Hindu temple in Marsiling welcomes public to use space at its new annex

The extension includes a multi-purpose hall that can sit up to 250 people, classrooms, a dance studio and a roof terrace. ST PHOTO: MARK CHEONG
A function hall at Sri Siva-Krishna Temple’s new annex. ST PHOTO: MARK CHEONG

SINGAPORE - People of all races and religions are welcome to use the space in a newly opened four-storey extension of the Sri Siva-Krishna Temple in Marsiling, said the temple's management committee.

The extension includes a multi-purpose hall that can seat up to 250 people, classrooms, a dance studio and a roof terrace. The management committee envisions it as a place for community events such as dance classes, yoga and weddings.

About 100 attendees comprising grassroots leaders, sponsors and devotees witnessed its official opening on Sunday morning (Feb 27).

Mr T. Suresh Kumar, 49, honorary president of Sri Siva-Krishna Temple's management committee, told the media: "The notion that most people carry is that this is a Hindu temple and is only for Indians and Hindus. Being a multiracial society... we don't want to be so restricted.

"The religious aspect is there, but this area can be non-religious. We would like to work with the community centres, various self-help groups and the grassroots to see how we can help the community as a whole."

Sri Siva-Krishna Temple was founded in 1962 and moved to its current Marsiling Rise site in 1982. About 1,500 devotees visit the temple monthly.

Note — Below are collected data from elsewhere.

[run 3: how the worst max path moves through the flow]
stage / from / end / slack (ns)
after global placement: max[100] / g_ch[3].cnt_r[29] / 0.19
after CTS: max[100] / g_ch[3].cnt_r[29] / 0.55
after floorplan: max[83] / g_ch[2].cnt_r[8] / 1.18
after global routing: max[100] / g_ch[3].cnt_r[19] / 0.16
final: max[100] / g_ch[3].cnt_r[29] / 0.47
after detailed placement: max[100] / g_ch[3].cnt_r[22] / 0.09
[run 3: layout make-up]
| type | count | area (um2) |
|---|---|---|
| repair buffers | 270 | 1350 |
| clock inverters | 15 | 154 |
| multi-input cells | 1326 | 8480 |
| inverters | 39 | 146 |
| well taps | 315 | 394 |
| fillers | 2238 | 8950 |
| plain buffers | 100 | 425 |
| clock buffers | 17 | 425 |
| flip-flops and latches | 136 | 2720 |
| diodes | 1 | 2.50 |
==> config.mk <==
export PLATFORM = sky130hd
export DESIGN_NAME = regfile_reader_flat
export DESIGN_NICKNAME = d
export VERILOG_FILES = /design/src/rtl/regfile_reader_if.sv /design/src/rtl/regfile_reader.sv /design/src/flat_wrapper.sv
export SDC_FILE = /design/constraint.sdc
export NUM_CORES = 1
export LEC_CHECK = 0
export ABC_AREA = 1
export BUFFER_PORTS_ARGS = -buffer_cell sky130_fd_sc_hd__buf_2
export CAP_MARGIN = 20
export CORE_UTILIZATION = 52
export DETAILED_ROUTE_END_ITERATION = 10
export HOLD_SLACK_MARGIN = 0.03
export PLACE_DENSITY_LB_ADDON = 0.05
export SETUP_SLACK_MARGIN = 0.4
export SLEW_MARGIN = 20
export SYNTH_ARGS = -nofsm -noshare
export SYNTH_HDL_FRONTEND = slang
export SYNTH_SLANG_ARGS = --single-unit
==> constraint.sdc <==
create_clock -name clk -period 3.05 [get_ports clk]
set_input_delay 0.61 -clock clk [delete_from_list [all_inputs] [get_ports clk]]
set_output_delay 0.61 -clock clk [all_outputs]
set_load 0.01 [all_outputs]
==> src/rtl/regfile_reader_if.sv <==
// Read-port and output-stream bundle between regfile_reader and its surroundings.
// master = the reader (drives r_addr and the stream); slave = register file plus consumer.
interface regfile_reader_if #(
  parameter int DATA_WIDTH = 8,
  parameter int ADDR_WIDTH = 2
);
  logic                  start;
  logic [ADDR_WIDTH-1:0] start_addr;
  logic [ADDR_WIDTH:0]   count;
  logic [ADDR_WIDTH-1:0] r_addr;
  logic [DATA_WIDTH-1:0] r_data;
  logic                  out_valid;
  logic                  out_ready;
  logic [DATA_WIDTH-1:0] out_data;
  logic                  out_last;
  logic                  busy;
  logic                  done;

  modport master (
    input  start, start_addr, count, r_data, out_ready,
    output r_addr, out_valid, out_data, out_last, busy, done
  );

  modport slave (
    output start, start_addr, count, r_data, out_ready,
    input  r_addr, out_valid, out_data, out_last, busy, done
  );
endinterface

==> src/rtl/regfile_reader.sv <==
// Streams count consecutive register-file words (address wraps) out over valid/ready.
// First word 2 cycles after start, one word per 2 cycles; word and last held while out_ready is low.
module regfile_reader #(
  parameter int DATA_WIDTH = 8,
  parameter int ADDR_WIDTH = 2
) (
  input logic               clk,
  input logic               rst,
  regfile_reader_if.master  bus
);

  typedef enum logic [1:0] {IDLE, FETCH, SEND} state_t;

  localparam logic [ADDR_WIDTH:0]   REM_ONE  = {{ADDR_WIDTH{1'b0}}, 1'b1};
  localparam logic [ADDR_WIDTH-1:0] ADDR_ONE = {{(ADDR_WIDTH-1){1'b0}}, 1'b1};

  state_t                state, state_n;
  logic [ADDR_WIDTH-1:0] cur_addr, cur_addr_n;
  logic [ADDR_WIDTH:0]   remaining, remaining_n;
  logic [DATA_WIDTH-1:0] data_q, data_n;
  logic                  valid_q, valid_n;
  logic                  last_q, last_n;
  logic                  busy_q, busy_n;
  logic                  done_q, done_n;

  always_ff @(posedge clk) begin
    if (rst) begin
      state     <= IDLE;
      cur_addr  <= '0;
      remaining <= '0;
      data_q    <= '0;
      valid_q   <= 1'b0;
      last_q    <= 1'b0;
      busy_q    <= 1'b0;
      done_q    <= 1'b0;
    end else begin
      state     <= state_n;
      cur_addr  <= cur_addr_n;
      remaining <= remaining_n;
      data_q    <= data_n;
      valid_q   <= valid_n;
      last_q    <= last_n;
      busy_q    <= busy_n;
      done_q    <= done_n;
    end
  end

  always_comb begin
    state_n     = state;
    cur_addr_n  = cur_addr;
    remaining_n = remaining;
    data_n      = data_q;
    valid_n     = valid_q;
    last_n      = last_q;
    busy_n      = busy_q;
    done_n      = 1'b0;
    case (state)
      IDLE: begin
        if (bus.start) begin
          if (bus.count != '0) begin
            cur_addr_n  = bus.start_addr;
            remaining_n = bus.count;
            busy_n      = 1'b1;
            state_n     = FETCH;
          end else begin
            // Empty burst still completes, so the requester sees a done.
            done_n = 1'b1;
          end
        end
      end
      FETCH: begin
        data_n  = bus.r_data;
        valid_n = 1'b1;
        last_n  = (remaining == REM_ONE);
        state_n = SEND;
      end
      SEND: begin
        if (bus.out_ready) begin
          valid_n = 1'b0;
          if (last_q) begin
            last_n  = 1'b0;
            busy_n  = 1'b0;
            done_n  = 1'b1;
            state_n = IDLE;
          end else begin
            remaining_n = remaining - REM_ONE;
            cur_addr_n  = cur_addr + ADDR_ONE;
            state_n     = FETCH;
          end
        end
      end
      default: state_n = IDLE;
    endcase
  end

  assign bus.r_addr    = cur_addr;
  assign bus.out_data  = data_q;
  assign bus.out_valid = valid_q;
  assign bus.out_last  = last_q;
  assign bus.busy      = busy_q;
  assign bus.done      = done_q;

endmodule

==> src/flat_wrapper.sv <==
// flat-port wrapper written by rule: the top's interface ports become plain ports
module regfile_reader_flat 
#(
  parameter int DATA_WIDTH = 8,
  parameter int ADDR_WIDTH = 2
)
  (clk, rst, bus_start, bus_start_addr, bus_count, bus_r_data, bus_out_ready, bus_r_addr, bus_out_valid, bus_out_data, bus_out_last, bus_busy, bus_done);
  regfile_reader_if #(.DATA_WIDTH(DATA_WIDTH), .ADDR_WIDTH(ADDR_WIDTH)) bus_i ();
  input logic clk;
  input logic rst;
  input wire logic [$bits(bus_i.start)-1:0] bus_start;
  input wire logic [$bits(bus_i.start_addr)-1:0] bus_start_addr;
  input wire logic [$bits(bus_i.count)-1:0] bus_count;
  input wire logic [$bits(bus_i.r_data)-1:0] bus_r_data;
  input wire logic [$bits(bus_i.out_ready)-1:0] bus_out_ready;
  output wire logic [$bits(bus_i.r_addr)-1:0] bus_r_addr;
  output wire logic [$bits(bus_i.out_valid)-1:0] bus_out_valid;
  output wire logic [$bits(bus_i.out_data)-1:0] bus_out_data;
  output wire logic [$bits(bus_i.out_last)-1:0] bus_out_last;
  output wire logic [$bits(bus_i.busy)-1:0] bus_busy;
  output wire logic [$bits(bus_i.done)-1:0] bus_done;
  assign bus_i.start = bus_start;
  assign bus_i.start_addr = bus_start_addr;
  assign bus_i.count = bus_count;
  assign bus_i.r_data = bus_r_data;
  assign bus_i.out_ready = bus_out_ready;
  assign bus_r_addr = bus_i.r_addr;
  assign bus_out_valid = bus_i.out_valid;
  assign bus_out_data = bus_i.out_data;
  assign bus_out_last = bus_i.out_last;
  assign bus_busy = bus_i.busy;
  assign bus_done = bus_i.done;
  regfile_reader #(.DATA_WIDTH(DATA_WIDTH), .ADDR_WIDTH(ADDR_WIDTH)) u_core (.clk(clk), .rst(rst), .bus(bus_i));
endmodule
==> results.sh, run 1 <==
export IMPL_via_per_inst=4.98
export IMPL_r2r_end="u_core.bus.r_addr[1]"
export IMPL_clock_skew_ps=0.881
export IMPL_coreArea_sq_mm=0.00159
export IMPL_routed_wl_microns=1870
export IMPL_maxCapViolCount=0
export IMPL_syn_to_final_growth_pct=19.5
export IMPL_ant_nets=0
export IMPL_post_cts_buffers=0
export IMPL_period_share_pct=49.6
export IMPL_hold_path_class="flip-flop to flip-flop"
export IMPL_hold_path_depth=2
export IMPL_cp_end_kind="primary output"
export IMPL_r2r_setup_slack_ps=1730
export IMPL_synth_distinct_cells=21
export IMPL_die_area_sq_mm=0.00196
export IMPL_rsz0062_at_grt="no"
export IMPL_utilization_pct=69.6
export IMPL_r2r_start="u_core.state[1]"
export IMPL_numPortBuffers=30
export IMPL_grt_antenna_before_repair=0
export IMPL_min_delay_start="u_core.bus.out_valid"
export IMPL_status="finished clean"
export IMPL_ys_flop_type="dfxtp_1"
export IMPL_place_area_sq_mm=0.00108
export IMPL_clockBufferDepth=2
export IMPL_synth_top_area_cell="dfxtp_1"
export IMPL_ir_drop_mv=0.334
export IMPL_max_stage_delay_ps=440
export IMPL_synthArstFlopShare_pct=0
export IMPL_grt_usage_pct=20.4
export IMPL_insertion_delay_ps=300
export IMPL_ys_seq_area_share_pct=41.0
export IMPL_grt_pass1_wl_microns=3020
export IMPL_fin_hold_ws_ps=473
export IMPL_final_area_sq_mm=0.00111
export IMPL_numCtsBuffers=3
export IMPL_rows=14
export IMPL_gp_congestion=0.799
export IMPL_total_power_mw=0.581
export IMPL_max_freq_mhz=660
export IMPL_grt_max_degree=12
export IMPL_powerDensity_mw_per_mm2=524
export IMPL_setup_viol=0
export IMPL_ff2ff_path_depth=6
export IMPL_cts_tree="done"
export IMPL_hpwl_microns=1380
export IMPL_netlist_area_sq_um=928
export IMPL_tightest_slew_ps=441
export IMPL_relSlewSlack_pct=70.6
export IMPL_syn_nets=145
export IMPL_grt_pass1_vias=733
export IMPL_yosysWarnings=0
export IMPL_critPathSlowestCell="dfxtp_1"
export IMPL_drc=0
export IMPL_hold_viol_final=0
export IMPL_critPathArrivalTime_ps=900
export IMPL_critPathKind="flip-flop to primary output"
export IMPL_p_leak_nw=0.546
export IMPL_synth_top_area_share_pct=41.0
export IMPL_synth_area_leaders="dfxtp_1 (41%), nand2_1 (10%), nor2_1 (8.5%)"
export IMPL_layout_nets=177
export IMPL_holdPathEnd="u_core.bus.out_valid"
export IMPL_startpoint_type="flip-flop"
export IMPL_io_pins=31
export IMPL_period_minus_slack_ps=1510
export IMPL_cts_num_sinks=19
export IMPL_avgSynthCellArea_sq_um=7.37
export IMPL_crit_path_cell_trace="buf_2"
export IMPL_routed_via_count=901
export IMPL_firstDrtPassIters=7
export IMPL_holdBufCountCts=0
export IMPL_worstPathRequired_ps=2440
export IMPL_synth_cells=126
export IMPL_fin_setup_tns_ps=0
export IMPL_grt_overflow_total=0
export IMPL_synth_edf_count=0
export IMPL_cts_resized=0
export IMPL_antenna_cells=0
export IMPL_htree_levels=1
export IMPL_initial_core_util_pct=58.2
export IMPL_crit_buf_inv=1
export IMPL_drtIter0Drc=43
export IMPL_path_max_fanout=5
export IMPL_synth_seq_cells=19
export IMPL_clk_pin_slew_ps=110
export IMPL_cp_top_family="flip-flops"
export IMPL_wl_per_cell_microns=10.3
export IMPL_die_h_microns=44.3
export IMPL_die_w_microns=44.3
export IMPL_cts_root_buf="clkbuf_4"
export IMPL_layout_drive_gt1_share_pct=31.2
export IMPL_drv_slew=0
export IMPL_cp_depth=1
[metrics by stage]
stage / worst slack, ps / std cells
floorplan: 1790 / 126
global placement: 1590 / 177
detailed placement: 1550 / 177
CTS: 1540 / 181
global route: 1510 / 181
finish: 1540 / 181
[cell families (layout without fill, tap and decap cells)]
kind of cell | after synthesis | after routing | share of synthesized area (%)
DFF | 19 | 19 | 41.0
buffers and inverters | 18 | 49 | 9.16
adders and majority gates | 2 | 2 | 2.69
and+or+nand+nor | 65 | 65 | 34.1
AOI/OAI and AO/OA | 22 | 22 | 13.1
[cells in the mapped netlist (2+ instances only)]
cell type	instances
nand2_1	25
nor2_1	21
dfxtp_1	19
inv_1	12
o21ai_0	11
nand3_1	9
a21oi_1	8
a21oi_2	3
buf_6	2
ha_1	2
inv_2	2
nand2_2	2
nor2_2	2
[worst max-delay path by stage]
stage | to | start | slack (ps)
after floorplan | u_core.remaining[2] | bus_count[1] | 1790
after global placement | u_core.remaining[2] | bus_count[1] | 1590
after detailed placement | u_core.remaining[2] | bus_count[1] | 1550
after CTS | bus_out_last | u_core.bus.out_last | 1540
after global routing | bus_out_last | u_core.bus.out_last | 1510
final | bus_out_last | u_core.bus.out_last | 1540
[placed cells by master, fill, tap and decap left out, types with 3 or more instances in the layout]
cell type / instances
clkbuf_4: 3
buf_2: 30
a21oi_1: 8
dfxtp_1: 19
nand3_1: 9
inv_1: 12
nor2_1: 21
nand2_1: 25
o21ai_0: 11
a21oi_2: 3
[registers in the layout, indices dropped and copies added (netlist names)]
name and count:
u_core.bus.out_last 1, u_core.remaining 3, u_core.bus.busy 1, u_core.bus.r_addr 2, u_core.bus.out_valid 1, u_core.bus.done 1, u_core.state 2, u_core.bus.out_data 8
[layer usage]
metal	track usage, %	vias to the layer above	wire [microns]
met5	0	-	0
met4	9.09	0	14
met3	2.45	2	87
met2	30.0	30	841
met1	29.9	409	930
li1	-	460	-
[final cells by class]
cell class	instances	area, sq um
clock buffers	3	22.5
repair buffers	30	150
inverters	15	58.8
clock inverters	1	5.00
fillers	130	484
multi-input cells	89	463
flip-flops and latches	19	380
well taps	24	30.0
[report_power, final]
| group | total (mW) | internal [mW] | switching [mW] |
|---|---|---|---|
| combinational | 0.154 | 0.0616 | 0.0925 |
| sequential | 0.298 | 0.276 | 0.0218 |
| clock | 0.129 | 0.0488 | 0.0802 |
Note: power is estimated with default switching activity, not from simulation.
==> inputs of run 2 (changes only) <==
--- a/config.mk
+++ b/config.mk
@@ -5,10 +5,10 @@
 export SDC_FILE = /design/constraint.sdc
 export NUM_CORES = 1
 export LEC_CHECK = 0
-export ABC_AREA = 1
+export ABC_AREA = 0
 export BUFFER_PORTS_ARGS = -buffer_cell sky130_fd_sc_hd__buf_2
 export CAP_MARGIN = 20
-export CORE_UTILIZATION = 52
+export CORE_UTILIZATION = 47
 export DETAILED_ROUTE_END_ITERATION = 10
 export HOLD_SLACK_MARGIN = 0.03
 export PLACE_DENSITY_LB_ADDON = 0.05
==> constraint.sdc (replaced) <==
create_clock -name clk -period 1.5 [get_ports clk]
set_input_delay 0.3 -clock clk [delete_from_list [all_inputs] [get_ports clk]]
set_output_delay 0.3 -clock clk [all_outputs]
set_load 0.01 [all_outputs]
==> results.sh, run 2 <==
export IMPL_synthArstFlopShare_pct=0
export IMPL_gp_congestion=0.830
export IMPL_synth_distinct_cells=28
export IMPL_grt_antenna_before_repair=0
export IMPL_comb_power_share_pct=25.8
export IMPL_grt_usage_pct=22.2
export IMPL_cp_end_kind="flip-flop"
export IMPL_antenna_cells=0
export IMPL_worstPathRequired_ps=1670
export IMPL_powerDensity_mw_per_mm2=903
export IMPL_ys_flop_type="dfxtp_1"
export IMPL_met1_usage_pct=27.1
export IMPL_largest_reg_flops=8
export IMPL_final_cell_mix="buf_2 (29), nand2_1 (20), a21oi_1 (15)"
export IMPL_numPortBuffers=30
export IMPL_relSlewSlack_pct=73.8
export IMPL_grt_busiest_layer="met2"
export IMPL_cts_root_buf="clkbuf_4"
export IMPL_status="finished clean"
export IMPL_firstDrtPassIters=4
export IMPL_hold_path_class="input port to flip-flop"
export IMPL_met2_usage_pct=36.3
export IMPL_period_minus_slack_ps=1340
export IMPL_synth_cells=109
export IMPL_die_h_microns=45.5
export IMPL_critPathArrivalTime_ps=1510
export IMPL_p_int_mw=0.789
export IMPL_synth_seq_cells=19
export IMPL_yosysMostFrequentCell="nand2_1"
export IMPL_holdPathEnd="u_core.bus.out_data[7]"
export IMPL_final_common_cell="buf_2"
export IMPL_syn_nets=128
export IMPL_avgSynthCellArea_sq_um=8.16
export IMPL_r2r_end="u_core.bus.out_last"
export IMPL_grt_pass1_wl_microns=3240
export IMPL_die_area_sq_mm=0.00207
export IMPL_hold_viol_final=0
export IMPL_path_max_fanout=5
export IMPL_clk_pin_slew_ps=110
export IMPL_drc=0
export IMPL_critPathKind="flip-flop to flip-flop"
export IMPL_routed_wl_microns=2210
export IMPL_max_freq_mhz=746
export IMPL_synth_top_area_cell="dfxtp_1"
export IMPL_r2r_start="u_core.state[0]"
export IMPL_grt_overflow_total=0
export IMPL_min_delay_start="bus_r_data[7]"
export IMPL_synth_edf_count=0
export IMPL_cts_tree="done"
export IMPL_via_per_inst=5.15
export IMPL_setup_viol=0
export IMPL_ant_nets=0
export IMPL_ys_seq_area_share_pct=42.8
export IMPL_swShare_pct=30.2
export IMPL_grt_pass1_vias=771
export IMPL_synth_common_cells="nand2_1 (21), dfxtp_1 (19), a21oi_1 (16)"
export IMPL_rows=15
export IMPL_fin_hold_ws_ps=208
export IMPL_yosysWarnings=0
export IMPL_p_leak_nw=0.535
export IMPL_utilization_pct=71.8
export IMPL_fin_setup_tns_ps=0
export IMPL_clockPowerShare_pct=23.9
export IMPL_io_pins=31
export IMPL_netlist_area_sq_um=890
export IMPL_startpoint_type="flip-flop"
export IMPL_p_sw_mw=0.342
export IMPL_r2r_setup_slack_ps=160
export IMPL_hpwl_microns=1260
export IMPL_die_w_microns=45.5
export IMPL_htree_levels=1
export IMPL_clockBufferDepth=2
export IMPL_rsz0062_at_grt="yes"
export IMPL_layout_drive_gt1_share_pct=47.0
export IMPL_drtIter0Drc=10
export IMPL_insertion_delay_ps=300
export IMPL_routed_via_count=896
export IMPL_clock_skew_ps=0.813
export IMPL_hold_path_depth=3
export IMPL_initial_core_util_pct=51.0
export IMPL_layout_nets=169
export IMPL_numCtsBuffers=3
export IMPL_seqPwrFrac_pct=50.2
export IMPL_period_share_pct=89.4
export IMPL_ir_drop_mv=0.864
export IMPL_wl_per_cell_microns=12.7
export IMPL_cts_num_sinks=19
export IMPL_fill_cells=163
export IMPL_gr_usage_met3_pct=2.38
export IMPL_drv_slew=0
export IMPL_ff2ff_path_depth=6
export IMPL_grt_max_degree=20
export IMPL_maxCapViolCount=0
export IMPL_tightest_slew_ps=392
export IMPL_coreArea_sq_mm=0.00175
export IMPL_synth_top_area_share_pct=42.8
export IMPL_synth_area_leaders="dfxtp_1 (43%), a21oi_1 (9.0%), nand2_1 (8.9%)"
export IMPL_syn_to_final_growth_pct=40.9
-- run 2: changes by cell type after synthesis, sizes merged, moves of 3 or more --
cell	change
nand3	-10
nor2	-15
and2	+3
nand2	-7
nand2b	+7
o21ai	-5
inv	-12
buf	+3
a21oi	+6
-- run 2: routing by layer --
| metal | wire length, microns | vias up |
|---|---|---|
| li1 | - | 451 |
| met4 | 80 | 0 |
| met2 | 1070 | 23 |
| met5 | 0 | - |
| met3 | 67 | 8 |
| met1 | 992 | 414 |
-- run 2: how the worst max path moves through the flow --
stage	start	end	slack (ps)	depth (start not counted)
global placement	u_core.state[1]	u_core.remaining[0]	140	4
CTS	u_core.state[1]	u_core.bus.r_addr[0]	260	4
finish	u_core.state[0]	u_core.bus.out_last	160	6
global route	u_core.state[0]	u_core.bus.out_last	30	6
floorplan	u_core.state[1]	u_core.bus.r_addr[0]	270	5
detailed placement	u_core.state[1]	u_core.remaining[0]	50	4
-- run 2: cell families (layout without fill, tap and decap cells) --
kind of cell	count (synthesis)	count (layout)	share of synthesized area, %
DFF	19	19	42.8
buffers and inverters	10	50	5.48
AOI/OAI and AO/OA	31	31	22.9
adders and majority gates	2	2	2.81
and+or+nand+nor	47	47	26.0
-- run 2: worst max-delay path: stages, from the launching register on --
cell and delay [ps]:
dfxtp_2 350, buf_6 130, buf_6 110, buf_6 110
nand2b_4 60, a21oi_1 40, a2111oi_1 420
-- run 2: power groups by stage --
stage / logic [mW] / registers [mW] / clock network, mW
after global placement: 0.214 / 0.577 / 0
after floorplan: 0.141 / 0.584 / 0
after detailed placement: 0.218 / 0.578 / 0
final: 0.292 / 0.568 / 0.271
after CTS: 0.260 / 0.566 / 0.269
after global routing: 0.321 / 0.573 / 0.286
-- run 2: cell type report --
| class | instances | area, sq um | share of cell area (%) |
|---|---|---|---|
| clock buffers | 3 | 22.5 | 1.80 |
| well taps | 25 | 31.3 | 2.50 |
| inverters | 3 | 11.3 | 0.898 |
| clock inverters | 1 | 5.00 | 0.399 |
| repair buffers | 43 | 277 | 22.1 |
| multi-input cells | 80 | 510 | 40.7 |
| flip-flops and latches | 19 | 397 | 31.6 |
-- run 2: what timing repair did --
| item | 4_1_cts | 5_1_grt |
|---|---|---|
| cloned | 1 | 0 |
| hold endpoints to repair | 0 | 0 |
| setup buffers | 6 | 3 |
| hold buffers | 0 | 0 |
| setup endpoints to repair | 18 | 27 |
| gates resized for setup | 16 | 18 |
| pin swaps | 7 | 4 |
-- run 2: per-stage QoR --
stage	cell area (sq um)	power [mW]	instances	worst slack (ps)
after floorplan	900	0.725	109	271
after detailed placement	1060	0.796	160	54.0
after global routing	1250	1.18	174	31.0
after global placement	1060	0.791	160	136
after CTS	1190	1.09	171	260
final	1250	1.13	174	159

Construction of the $4.2 million annex began in August 2019 and was completed in September 2021.

It was built with the help of about 65 sponsors, including engineering and design companies, individuals and families, as well as local businesses, who were recognised during the event on Sunday.

Minister for Home Affairs and Law K. Shanmugam was the guest of honour at Sunday's event. Senior Minister of State for Defence and Manpower Zaqy Mohamad was also in attendance.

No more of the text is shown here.